PPARγ agonists have been extensively studied in many inflammatory settings, in vitro, in animal models, and in humans, and in most cases they have demonstrated anti-inflammatory properties [57]. These anti-inflammatory properties are early events (observed prior to any metabolic effects) and occur even with low-dose administration of the agonists [58]. PPARγ agonists can inhibit proinflammatory responses from a variety of cells including macrophages, dendritic cells, T cells, endothelial cells, vascular smooth muscle cells, microglia, and astrocytes [5974]. The anti-inflammatory properties of the agonists are mediated by the transrepression effects of activated PPARγ on transcription factors including activator protein-1 (AP-1), signal transducers and activators of transcription 1 (STAT-1), nuclear factor kB (NF-κB), and nuclear factor of activated T cells (NFAT). PPARγ agonists can also suppress inflammation by PPARγ-independent mechanisms, for example, the suppression of JAK-STAT-dependent inflammatory responses in activated microglia and astrocytes via the induction of members of the suppressor of cytokine signaling (SOCS) family [75, 76].

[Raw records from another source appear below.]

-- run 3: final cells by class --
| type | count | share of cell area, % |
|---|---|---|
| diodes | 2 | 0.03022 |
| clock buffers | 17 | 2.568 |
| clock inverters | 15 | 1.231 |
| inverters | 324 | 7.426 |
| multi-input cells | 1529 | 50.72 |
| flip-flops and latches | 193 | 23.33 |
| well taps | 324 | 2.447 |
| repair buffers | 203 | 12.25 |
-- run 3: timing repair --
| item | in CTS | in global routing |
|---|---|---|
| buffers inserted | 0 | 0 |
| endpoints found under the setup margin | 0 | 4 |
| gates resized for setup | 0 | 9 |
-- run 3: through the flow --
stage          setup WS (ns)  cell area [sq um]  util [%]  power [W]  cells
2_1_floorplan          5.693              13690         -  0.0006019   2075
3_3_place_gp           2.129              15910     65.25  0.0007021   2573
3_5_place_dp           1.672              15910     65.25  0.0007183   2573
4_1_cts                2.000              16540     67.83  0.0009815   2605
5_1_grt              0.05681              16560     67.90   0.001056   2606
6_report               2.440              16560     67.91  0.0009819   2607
**src/rtl/opsweep_pkg.sv**
```systemverilog
package opsweep_pkg;
  parameter int ADDR_W = 4;
  parameter int DATA_W = 8;
  localparam int DEPTH = 1 << ADDR_W;

  typedef logic [ADDR_W-1:0] addr_t;
  typedef logic [DATA_W-1:0] word_t;

  // Left-hand operand table, index 0 first
  localparam word_t LHS_TAB [DEPTH] = '{
    8'd0,  8'd2,   8'd3,   8'd8,   8'd116, 8'd255, 8'd155, 8'd255,
    8'd0,  8'd1,   8'd2,   8'd3,   8'd1,   8'd2,   8'd3,   8'd4
  };

  // Right-hand operand table, index 0 first
  localparam word_t RHS_TAB [DEPTH] = '{
    8'd0,  8'd3,   8'd7,   8'd102, 8'd94,  8'd55,  8'd255, 8'd255,
    8'd1,  8'd2,   8'd3,   8'd4,   8'd0,   8'd1,   8'd2,   8'd3
  };

  // One full-adder cell: sum bit
  function automatic logic fa_sum(input logic x, input logic y, input logic ci);
    return x ^ y ^ ci;
  endfunction

  // One full-adder cell: majority carry
  function automatic logic fa_carry(input logic x, input logic y, input logic ci);
    return (x & y) | (y & ci) | (x & ci);
  endfunction
endpackage

```
**src/rtl/sweep_counter.sv**
```systemverilog
module sweep_counter
  import opsweep_pkg::*;
#(
  parameter int CNT_W = 30
) (
  input  logic  clk,
  input  logic  rst,
  input  logic  up,
  output addr_t addr_o
);
  localparam logic [CNT_W-1:0] ONE = {{(CNT_W-1){1'b0}}, 1'b1};

  logic [CNT_W-1:0] cnt_q;
  logic [CNT_W-1:0] cnt_d;

  // Reset overrides the direction in the next-state logic
  always_comb begin
    if (rst)     cnt_d = '0;
    else if (up) cnt_d = cnt_q + ONE;
    else         cnt_d = cnt_q - ONE;
  end

  always_ff @(posedge clk) cnt_q <= cnt_d;

  assign addr_o = cnt_q[CNT_W-1 -: ADDR_W];

  a_r1_step_up: assert property (@(posedge clk) disable iff (rst)
    up |=> (cnt_q == ($past(cnt_q) + ONE)));

  a_r2_step_down: assert property (@(posedge clk) disable iff (rst)
    !up |=> (cnt_q == ($past(cnt_q) - ONE)));

  a_r8_reset_zero: assert property (@(posedge clk)
    rst |=> (cnt_q == '0));
endmodule

```
**src/rtl/operand_table.sv**
```systemverilog
module operand_table
  import opsweep_pkg::*;
#(
  parameter bit RHS = 1'b0
) (
  input  logic  clk,
  input  logic  rst,
  input  addr_t addr_i,
  output word_t word_o
);
  word_t look;

  generate
    if (RHS) begin : g_rhs
      assign look = RHS_TAB[addr_i];
    end else begin : g_lhs
      assign look = LHS_TAB[addr_i];
    end
  endgenerate

  // Synchronous read: one clock of latency
  always_ff @(posedge clk) begin
    if (rst) word_o <= '0;
    else     word_o <= look;
  end

  a_r7_hold_word: assert property (@(posedge clk) disable iff (rst)
    (!$past(rst) && $stable(addr_i)) |=> $stable(word_o));
endmodule

```
**src/rtl/ripple_adder.sv**
```systemverilog
module ripple_adder
  import opsweep_pkg::*;
#(
  parameter int W = DATA_W
) (
  input  logic [W-1:0] a,
  input  logic [W-1:0] b,
  input  logic         cin,
  output logic [W-1:0] s,
  output logic         cout
);
  logic [W:0] chain;
  assign chain[0] = cin;

  generate
    for (genvar i = 0; i < W; i++) begin : g_cell
      assign s[i]       = fa_sum(a[i], b[i], chain[i]);
      assign chain[i+1] = fa_carry(a[i], b[i], chain[i]);
    end
  endgenerate

  assign cout = chain[W];
endmodule

```
**src/rtl/operand_sweep_adder.sv**
```systemverilog
module operand_sweep_adder
  import opsweep_pkg::*;
#(
  parameter int CNT_W = 30
) (
  input  logic              clk,
  input  logic              rst,
  input  logic              up,
  output logic [DATA_W-1:0] sum,
  output logic              carry_out,
  output logic [ADDR_W-1:0] addr
);
  addr_t cur_addr;
  word_t opa;
  word_t opb;

  sweep_counter #(.CNT_W(CNT_W)) u_cnt (
    .clk(clk), .rst(rst), .up(up), .addr_o(cur_addr)
  );

  operand_table #(.RHS(1'b0)) u_lhs (
    .clk(clk), .rst(rst), .addr_i(cur_addr), .word_o(opa)
  );

  operand_table #(.RHS(1'b1)) u_rhs (
    .clk(clk), .rst(rst), .addr_i(cur_addr), .word_o(opb)
  );

  ripple_adder #(.W(DATA_W)) u_add (
    .a(opa), .b(opb), .cin(1'b0), .s(sum), .cout(carry_out)
  );

  assign addr = cur_addr;

  a_r6_ripple_matches: assert property (@(posedge clk) disable iff (rst)
    {carry_out, sum} == ({1'b0, opa} + {1'b0, opb}));

  a_r8_outputs_cleared: assert property (@(posedge clk)
    rst |=> (addr == '0 && sum == '0 && !carry_out));
endmodule

```
### config.mk
export PLATFORM = sky130hd
export DESIGN_NAME = sosc_ctrl
export DESIGN_NICKNAME = d
export VERILOG_FILES = /design/src/rtl/sosc_pkg.sv /design/src/rtl/sosc_mode_decode.sv /design/src/rtl/sosc_run_request.sv /design/src/rtl/sosc_startup_timer.sv /design/src/rtl/sosc_clk_gate.sv /design/src/rtl/sosc_ctrl.sv
export SDC_FILE = /design/constraint.sdc
export NUM_CORES = 1
export LEC_CHECK = 0
export BUFFER_PORTS_ARGS = -buffer_cell sky130_fd_sc_hd__buf_2
export CORE_MARGIN = 2
export CORE_UTILIZATION = 35
export CTS_CLUSTER_SIZE = 30
export DETAILED_ROUTE_END_ITERATION = 8
export GPL_TIMING_DRIVEN = 0
export PLACE_DENSITY_LB_ADDON = 0.3
export SLEW_MARGIN = 25
export SYNTH_ARGS = -nofsm -noshare
export SYNTH_HDL_FRONTEND = slang
export SYNTH_SLANG_ARGS = --single-unit
### constraint.sdc
create_clock -name clk -period 2.1 [get_ports clk]
set_input_delay 0.21 -clock clk [delete_from_list [all_inputs] [get_ports clk]]
set_output_delay 0.21 -clock clk [all_outputs]
set_load 0.005 [all_outputs]
### src/rtl/sosc_pkg.sv
package sosc_pkg;

    // Operating mode of the secondary source after decoding the select field.
    typedef enum logic [1:0] {
        SOSC_DIGITAL = 2'd0,
        SOSC_LOWPWR  = 2'd1,
        SOSC_HIGHDRV = 2'd2
    } sosc_mode_e;

    // Decoded configuration carried between sub-blocks.
    typedef struct packed {
        sosc_mode_e mode;
        logic       pins_digital;
        logic       xtal_allowed;
        logic       low_drive;
    } sosc_cfg_t;

    // Select field decode; reserved 2'b10 falls into the high-drive branch.
    function automatic sosc_mode_e decode_mode(input logic [1:0] sel);
        sosc_mode_e m;
        unique case (sel)
            2'b00:   m = SOSC_DIGITAL;
            2'b01:   m = SOSC_LOWPWR;
            default: m = SOSC_HIGHDRV;
        endcase
        return m;
    endfunction

    function automatic sosc_cfg_t build_cfg(input sosc_mode_e m);
        sosc_cfg_t c;
        c.mode         = m;
        c.pins_digital = (m == SOSC_DIGITAL);
        c.xtal_allowed = (m != SOSC_DIGITAL);
        c.low_drive    = (m == SOSC_LOWPWR);
        return c;
    endfunction

    function automatic int unsigned max_u(input int unsigned a, input int unsigned b);
        return (a > b) ? a : b;
    endfunction

endpackage

### src/rtl/sosc_mode_decode.sv
module sosc_mode_decode
    import sosc_pkg::*;
(
    input  logic [1:0] cfg_sel,
    output sosc_cfg_t  cfg
);

    always_comb begin
        cfg = build_cfg(decode_mode(cfg_sel));
    end

endmodule

### src/rtl/sosc_run_request.sv
module sosc_run_request
    import sosc_pkg::*;
#(
    parameter int unsigned NUM_REQ = 4
) (
    input  sosc_cfg_t           cfg,
    input  logic                sw_enable,
    input  logic [NUM_REQ-1:0]  periph_req,
    output logic                run_req
);

    // OR chain across the request lines, one stage per requester.
    logic [NUM_REQ:0] any_chain;

    assign any_chain[0] = sw_enable;

    for (genvar g = 0; g < NUM_REQ; g++) begin : g_req_or
        assign any_chain[g+1] = any_chain[g] | periph_req[g];
    end

    // In digital mode the crystal never runs, whatever is requesting it.
    assign run_req = any_chain[NUM_REQ] & cfg.xtal_allowed;

endmodule

### src/rtl/sosc_startup_timer.sv
module sosc_startup_timer
    import sosc_pkg::*;
#(
    parameter int unsigned HD_CYCLES = 1024,
    parameter int unsigned LP_CYCLES = 4096
) (
    input  logic      clk,
    input  logic      rst,
    input  sosc_cfg_t cfg,
    input  logic      run_req,
    output logic      osc_ready
);

    localparam int unsigned MAX_CYCLES = max_u(HD_CYCLES, LP_CYCLES);
    localparam int unsigned CNT_W      = $clog2(MAX_CYCLES) + 1;
    localparam logic [CNT_W-1:0] HD_LAST = CNT_W'(HD_CYCLES - 1);
    localparam logic [CNT_W-1:0] LP_LAST = CNT_W'(LP_CYCLES - 1);

    logic [CNT_W-1:0] settle_cnt;
    logic [CNT_W-1:0] last_value;
    sosc_mode_e       mode_q;
    logic             mode_changed;

    always_comb begin
        last_value   = cfg.low_drive ? LP_LAST : HD_LAST;
        mode_changed = (cfg.mode != mode_q);
    end

    // Mode history is kept through reset so the first edge after reset
    // does not see a spurious change.
    always_ff @(posedge clk) begin
        mode_q <= cfg.mode;
    end

    always_ff @(posedge clk) begin
        if (rst) begin
            settle_cnt <= '0;
            osc_ready  <= 1'b0;
        end else if (!run_req || mode_changed) begin
            settle_cnt <= '0;
            osc_ready  <= 1'b0;
        end else if (!osc_ready) begin
            if (settle_cnt == last_value) begin
                osc_ready <= 1'b1;
            end else begin
                settle_cnt <= settle_cnt + 1'b1;
            end
        end
    end

endmodule

### src/rtl/sosc_clk_gate.sv
module sosc_clk_gate
    import sosc_pkg::*;
(
    input  logic      clk,
    input  logic      rst,
    input  sosc_cfg_t cfg,
    input  logic      osc_ready,
    input  logic      ext_clk_in,
    output logic      sosc_clk
);

    logic gate_en;
    logic xtal_gated;

    // Enable captured while the clock is low, so it never cuts a high phase.
    always_ff @(negedge clk) begin
        if (rst) begin
            gate_en <= 1'b0;
        end else begin
            gate_en <= osc_ready;
        end
    end

    assign xtal_gated = clk & gate_en;
    assign sosc_clk   = cfg.pins_digital ? ext_clk_in : xtal_gated;

endmodule

### src/rtl/sosc_ctrl.sv
module sosc_ctrl
    import sosc_pkg::*;
#(
    parameter int unsigned NUM_REQ   = 4,
    parameter int unsigned HD_CYCLES = 1024,
    parameter int unsigned LP_CYCLES = 4096
) (
    input  logic               clk,
    input  logic               rst,
    input  logic [1:0]         cfg_sel,
    input  logic               sw_enable,
    input  logic [NUM_REQ-1:0] periph_req,
    input  logic               ext_clk_in,
    output logic               sosc_clk,
    output logic               sosc_ready,
    output logic               pins_gpio_en,
    output logic               xtal_drive_en,
    output logic               xtal_lowpwr
);

    sosc_cfg_t cfg;
    logic      run_req;
    logic      osc_ready;

    sosc_mode_decode u_decode (
        .cfg_sel (cfg_sel),
        .cfg     (cfg)
    );

    sosc_run_request #(
        .NUM_REQ (NUM_REQ)
    ) u_request (
        .cfg        (cfg),
        .sw_enable  (sw_enable),
        .periph_req (periph_req),
        .run_req    (run_req)
    );

    sosc_startup_timer #(
        .HD_CYCLES (HD_CYCLES),
        .LP_CYCLES (LP_CYCLES)
    ) u_timer (
        .clk       (clk),
        .rst       (rst),
        .cfg       (cfg),
        .run_req   (run_req),
        .osc_ready (osc_ready)
    );

    sosc_clk_gate u_gate (
        .clk        (clk),
        .rst        (rst),
        .cfg        (cfg),
        .osc_ready  (osc_ready),
        .ext_clk_in (ext_clk_in),
        .sosc_clk   (sosc_clk)
    );

    assign sosc_ready    = cfg.pins_digital | osc_ready;
    assign pins_gpio_en  = cfg.pins_digital;
    assign xtal_drive_en = run_req;
    assign xtal_lowpwr   = cfg.low_drive;

endmodule

==> impl_metrics.env <==
export IMPL_synth_edf_count=0
export IMPL_placedCellCount=144
export IMPL_p_leak_uw=0.000374
export IMPL_worst_ep_arrival_time_ps=2080
export IMPL_syn_inst=100
export IMPL_cp_max_fo=1
export IMPL_slew_viol_final=0
export IMPL_rsz0062_at_grt="true"
export IMPL_synth_top_area_share_pct=38.1
export IMPL_power_density_nw_per_um2=602
export IMPL_ys_flop_type="dfxtp_1"
export IMPL_synth_seq_area_share_pct=38.1
export IMPL_avgSynthCellArea_um2=8.93
export IMPL_synth_async_reset_ratio_pct=0
export IMPL_violations="setup timing"
export IMPL_viasPerCell=5.30
export IMPL_critPathLaunchType="flop"
export IMPL_syn_area_um2=893
export IMPL_worst_path_buf_inv=1
export IMPL_dpl_cell_area_um2=1000
export IMPL_grt_antenna_before_repair=0
export IMPL_reg2reg_slack_ps=370
export IMPL_critical_path_class="flop to primary output"
export IMPL_synthMostInstantiatedCell="dfxtp_1"
export IMPL_place_gp_congestion=0.768
export IMPL_initial_core_util_pct=36.4
export IMPL_status="finished, violations left"
export IMPL_grt_first_pass_wirelength_mm=2.73
export IMPL_whs_ps=52.7
export IMPL_final_antenna_net_count=0
export IMPL_clock_skew_ps=82.4
export IMPL_ys_ff_latch=17
export IMPL_critPathCaptureType="primary output"
export IMPL_tritoncts="yes"
export IMPL_synthTopCellsByCount="17 x dfxtp_1, 14 x nor2_1, 9 x nand2_1, 9 x o21ai_0"
export IMPL_finalHoldViolations=0
export IMPL_die_area_um2=2970
export IMPL_vdd_ir_drop_max_mv=0.501
export IMPL_yosysUniqueCellTypes=35
export IMPL_portBuffers=14
export IMPL_syn_to_final_growth_pct=17.8
export IMPL_fp_dieW_um=54.5
export IMPL_final_cells=151
export IMPL_hp_class="input port to flop"
export IMPL_grt_pass1_vias=687
export IMPL_synth_area_leaders="dfxtp_1 38%, nor2_1 5.9%, o21ai_0 5.0%"
export IMPL_boundaryPins=15
export IMPL_fin_area_um2=1050
export IMPL_worstPathCellList="nand2_1 -> o21ai_1 -> buf_2"
export IMPL_row_count=18
export IMPL_die_y_um=54.5
export IMPL_clkTransAtPathRegs_ps=110
export IMPL_drt_iter0_drc=4
export IMPL_critPathTopFamily="flip-flops"
export IMPL_grt_max_degree=11
export IMPL_num_antenna_cells=0
export IMPL_wirelength_mm=1.83
export IMPL_setup_ws_ps=-194
export IMPL_syn_num_nets=111
export IMPL_drtPass1Iterations=4
export IMPL_fin_nets=133
export IMPL_setup_viol_count_final=2
export IMPL_maxCapViolCount=0
export IMPL_core_area_um2=2450
export IMPL_clk_latency_ps=480
export IMPL_grt_usage_pct=13.4
export IMPL_slew_headroom_pct=75.5
export IMPL_overflow=0
export IMPL_layout_drive_gt1_share_pct=28.9
export IMPL_post_cts_buffers=0
export IMPL_synth_warnings=0
export IMPL_dr_total_vias=800
export IMPL_cpPeakStageDelay_ps=310
export IMPL_wire_per_inst_um=12.1
export IMPL_dp_hpwl_mm=1.31
export IMPL_worst_slew_pin_transition_ps=366
export IMPL_drc_errors=0
export IMPL_synth_top_area_cell="dfxtp_1"
export IMPL_cpMaxStageDelayCell="dfxtp_2"
export IMPL_required_ps=1890
## per-layer routing
| metal | global-route usage (%) | share of wire [%] |
|---|---|---|
| met1 | 15.2 | 47 |
| met2 | 21.3 | 46 |
| met3 | 7.38 | 6.8 |
| met4 | 4.17 | 0.22 |
| met5 | 0 | 0 |
## sequential cells by signal, summed over array words and instances (netlist names)
signal and flops:
u_timer.osc_ready 1, u_gate.gate_en 1, u_timer.settle_cnt 13, u_timer.mode_q 2
## what timing repair did
item	CTS	global route
pin swaps	0	0
hold buffers	0	0
resized for setup	2	0
setup endpoints to repair	2	2
## logic make-up (layout without fill, tap and decap cells)
kind of cell | count (synthesis) | in the layout | share of synthesized area (%)
muxes | 2 | 2 | 3.64
adders and majority gates | 1 | 1 | 1.40
xor gates and xnor gates | 4 | 4 | 3.92
AOI/OAI and AO/OA | 22 | 22 | 19.5
and+or+nand+nor | 50 | 50 | 30.8
DFF | 17 | 17 | 38.1
buffers and inverters | 4 | 25 | 2.66
## placed cells by master, fill, tap and decap left out
master and instances:
ha_1 1, nand2_1 9, o21ai_0 8, nand3_1 5
and4_1 1, a21oi_2 1, a21oi_1 5, buf_6 1
and3b_1 1, inv_1 2, mux2i_4 1, and4bb_2 1
nor3_1 1, o2111ai_1 2, o22ai_1 1, o31ai_4 1
o311ai_4 1, or4b_4 1, mux2i_1 1, and2_1 1
clkbuf_4 6, or2_2 1, nor2b_2 1, nand2b_1 1
nand3b_1 1, xor2_1 4, clkinv_2 1, dfxtp_1 16
dfxtp_2 1, and3_1 1, or4_1 2, and2_2 2
nor2_1 14, o211ai_1 1, o311ai_2 1, nand4_1 2
or3_1 5, o21ai_1 1, buf_2 15
## cell type report
type	instances	area, um2
inverter	1	3.75
sequential	17	342
buffer	2	16.3
tap	30	37.5
clock buffer	7	50.0
timing repair buffer	13	65.1
fill	254	1400
clock inverter	2	8.76
multi-input combinational	79	529
## metrics by stage
stage | util [%] | total power, uW | setup WS [ps] | setup TNS [ps]
CTS | 42.9 | 645 | -217 | -217
global route | 42.9 | 665 | -286 | -286
global placement | 40.8 | 379 | 283 | 0
finish | 42.9 | 634 | -194 | -194
detailed placement | 40.8 | 380 | 259 | 0
floorplan | - | 361 | 347 | 0
## power breakdown
part           internal [uW]  total, uW  switching, uW
registers                325        327           1.54
clock network            137        268            131
logic                   18.9       38.4           19.5
## worst paths after layout
path,from,to,depth (start not counted)
max,u_gate.gate_en,sosc_clk,3
min,cfg_sel[1],u_timer.mode_q[0],2
max reg2reg,u_timer.osc_ready,u_gate.gate_en,2
min reg2reg,u_timer.settle_cnt[1],u_timer.settle_cnt[1],2
No activity file was read; power rests on OpenSTA's default activity.
## config.mk

```make
export PLATFORM = sky130hd
export DESIGN_NAME = wdt_top
export DESIGN_NICKNAME = d
export VERILOG_FILES = /design/src/rtl/wdt_pkg.sv /design/src/rtl/wdt_ctrl_reg.sv /design/src/rtl/wdt_counter.sv /design/src/rtl/wdt_pulse.sv /design/src/rtl/wdt_top.sv
export SDC_FILE = /design/constraint.sdc
export NUM_CORES = 1
export LEC_CHECK = 0
export BUFFER_PORTS_ARGS = -buffer_cell sky130_fd_sc_hd__buf_2
export CORE_MARGIN = 2
export CORE_UTILIZATION = 25
export CTS_BUF_LIST = sky130_fd_sc_hd__clkbuf_4 sky130_fd_sc_hd__clkbuf_8
export DETAILED_ROUTE_END_ITERATION = 10
export MAX_ROUTING_LAYER = met4
export PLACE_DENSITY = 0.43
export REMOVE_ABC_BUFFERS = 1
export SYNTH_ARGS = -nofsm -noshare
export SYNTH_HDL_FRONTEND = slang
export SYNTH_SLANG_ARGS = --single-unit
```

## constraint.sdc

```tcl
create_clock -name clk -period 4.4 [get_ports clk]
set_clock_uncertainty 0.1 [all_clocks]
set_input_delay 0.66 -clock clk [delete_from_list [all_inputs] [get_ports clk]]
set_output_delay 0.66 -clock clk [all_outputs]
set_load 0.05 [all_outputs]
```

Data have also been accruing on the neuroprotective properties of PPARγ agonists in models of CNS injury, ischemic stroke, and diseases of the CNS including multiple sclerosis, ALS, and Parkinson's disease [7780]. These data suggest that PPARγ may be involved in coordinating cellular responses to CNS injury and disease. The potential benefit of the anti-inflammatory and neuroprotective properties of PPARγ agonists in cerebral malaria will be discussed below.

4. Generation of Endogenous PPARγ Ligands in Malaria Infection

Plasmodium falciparum may itself activate PPARγ, perhaps as part of a strategy aimed at enhancing symbiotic survival between the parasite and the host. Hemozoin, a pigment produced by Plasmodium to detoxify free heme generated by the degradation of haemoglobin [81], can produce large amounts of hydroxyl-fatty acids, including 15-hydroxyecosatetraenoic acid (15-HETE), 13-hydroxyoctadecadienoic acid (13-HODE), and 4-hydroxynonenal (4-HNE) by heme-catalyzed lipoperoxidation [82]. 15-HETE and 13-HODE are specific ligands of PPARγ, and 4-HNE is an inducer of PPARγ [83]. Hemozoin-mediated immunosuppressive effects on myeloid cell functions including phagocytosis, inflammatory responses, oxidative burst, and dendritic cell differentiation and maturation have been reported [8489]. Hemozoin was able to induce the upregulation of PPARγ mRNA, while the inhibition of PPARγ reversed some of the hemozoin-mediated effects, suggesting that the immunomodulatory effects of hemozoin may be, at least partly, mediated by PPARγ activation [90].

5. The Use of PPARγ Agonists in Malaria: What We Know So Far

The use of PPARγ agonists to modulate immune responses to malaria was initially motivated by reports demonstrating that PPARγ regulates CD36 transcription and that PPARγ agonists have anti-inflammatory properties [61, 63].

At that time, the scavenger receptor CD36 was revealed to be a major, noninflammatory, phagocytic receptor for nonopsonised mature-stage PEs [91]. It was speculated that CD36-mediated phagocytosis of PEs represented an innate immune mechanism for controlling the parasite burden in nonimmune individuals (who are most at risk of developing severe disease) [9194]. Later, CD36-mediated phagocytosis of ring-stage PEs and stage I and IIa gametocytes was also reported [95, 96]. The importance of CD36-mediated innate control of acute blood-stage malaria was demonstrated in vivo, in a murine model of hyperparasitemia (P. chabaudi AS infection) [97]. In this model, mice deficient in CD36 had higher parasitemia levels and higher mortality compared to CD36-sufficient mice [97].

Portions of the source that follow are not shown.